TASK BRIEF:
The records below should be printed once more, exactly as they appear.

• • • • •

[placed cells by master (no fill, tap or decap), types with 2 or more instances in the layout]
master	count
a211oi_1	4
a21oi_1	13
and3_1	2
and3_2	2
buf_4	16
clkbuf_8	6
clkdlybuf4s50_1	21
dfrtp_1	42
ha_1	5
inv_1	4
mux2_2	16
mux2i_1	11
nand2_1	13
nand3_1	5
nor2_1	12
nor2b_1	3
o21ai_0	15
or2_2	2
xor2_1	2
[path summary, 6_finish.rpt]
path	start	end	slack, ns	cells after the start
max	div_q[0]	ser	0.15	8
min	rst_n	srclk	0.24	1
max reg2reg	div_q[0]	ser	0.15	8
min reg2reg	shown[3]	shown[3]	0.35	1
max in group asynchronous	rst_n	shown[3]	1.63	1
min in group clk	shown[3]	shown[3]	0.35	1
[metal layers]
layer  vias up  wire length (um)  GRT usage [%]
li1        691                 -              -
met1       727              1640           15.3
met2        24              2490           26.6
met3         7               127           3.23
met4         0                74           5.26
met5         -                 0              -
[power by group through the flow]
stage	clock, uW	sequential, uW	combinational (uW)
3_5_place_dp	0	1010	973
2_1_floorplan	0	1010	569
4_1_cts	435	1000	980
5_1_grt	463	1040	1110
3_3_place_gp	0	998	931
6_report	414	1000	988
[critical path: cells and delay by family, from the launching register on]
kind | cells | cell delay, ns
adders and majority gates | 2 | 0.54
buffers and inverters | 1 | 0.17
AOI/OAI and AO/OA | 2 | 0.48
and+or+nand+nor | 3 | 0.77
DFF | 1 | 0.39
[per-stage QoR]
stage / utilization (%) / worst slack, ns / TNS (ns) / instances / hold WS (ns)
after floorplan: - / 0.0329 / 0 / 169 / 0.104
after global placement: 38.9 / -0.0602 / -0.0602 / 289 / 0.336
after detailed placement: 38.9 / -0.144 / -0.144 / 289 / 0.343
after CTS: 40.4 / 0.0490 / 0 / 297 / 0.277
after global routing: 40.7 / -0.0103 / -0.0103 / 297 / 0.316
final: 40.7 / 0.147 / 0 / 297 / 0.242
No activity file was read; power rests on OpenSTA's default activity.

• • • • •

SOLUTION FOR THIS EXERCISE:
[placed cells by master (no fill, tap or decap), types with 2 or more instances in the layout]
master	count
a211oi_1	4
a21oi_1	13
and3_1	2
and3_2	2
buf_4	16
clkbuf_8	6
clkdlybuf4s50_1	21
dfrtp_1	42
ha_1	5
inv_1	4
mux2_2	16
mux2i_1	11
nand2_1	13
nand3_1	5
nor2_1	12
nor2b_1	3
o21ai_0	15
or2_2	2
xor2_1	2
[path summary, 6_finish.rpt]
path	start	end	slack, ns	cells after the start
max	div_q[0]	ser	0.15	8
min	rst_n	srclk	0.24	1
max reg2reg	div_q[0]	ser	0.15	8
min reg2reg	shown[3]	shown[3]	0.35	1
max in group asynchronous	rst_n	shown[3]	1.63	1
min in group clk	shown[3]	shown[3]	0.35	1
[metal layers]
layer  vias up  wire length (um)  GRT usage [%]
li1        691                 -              -
met1       727              1640           15.3
met2        24              2490           26.6
met3         7               127           3.23
met4         0                74           5.26
met5         -                 0              -
[power by group through the flow]
stage	clock, uW	sequential, uW	combinational (uW)
3_5_place_dp	0	1010	973
2_1_floorplan	0	1010	569
4_1_cts	435	1000	980
5_1_grt	463	1040	1110
3_3_place_gp	0	998	931
6_report	414	1000	988
[critical path: cells and delay by family, from the launching register on]
kind | cells | cell delay, ns
adders and majority gates | 2 | 0.54
buffers and inverters | 1 | 0.17
AOI/OAI and AO/OA | 2 | 0.48
and+or+nand+nor | 3 | 0.77
DFF | 1 | 0.39
[per-stage QoR]
stage / utilization (%) / worst slack, ns / TNS (ns) / instances / hold WS (ns)
after floorplan: - / 0.0329 / 0 / 169 / 0.104
after global placement: 38.9 / -0.0602 / -0.0602 / 289 / 0.336
after detailed placement: 38.9 / -0.144 / -0.144 / 289 / 0.343
after CTS: 40.4 / 0.0490 / 0 / 297 / 0.277
after global routing: 40.7 / -0.0103 / -0.0103 / 297 / 0.316
final: 40.7 / 0.147 / 0 / 297 / 0.242
No activity file was read; power rests on OpenSTA's default activity.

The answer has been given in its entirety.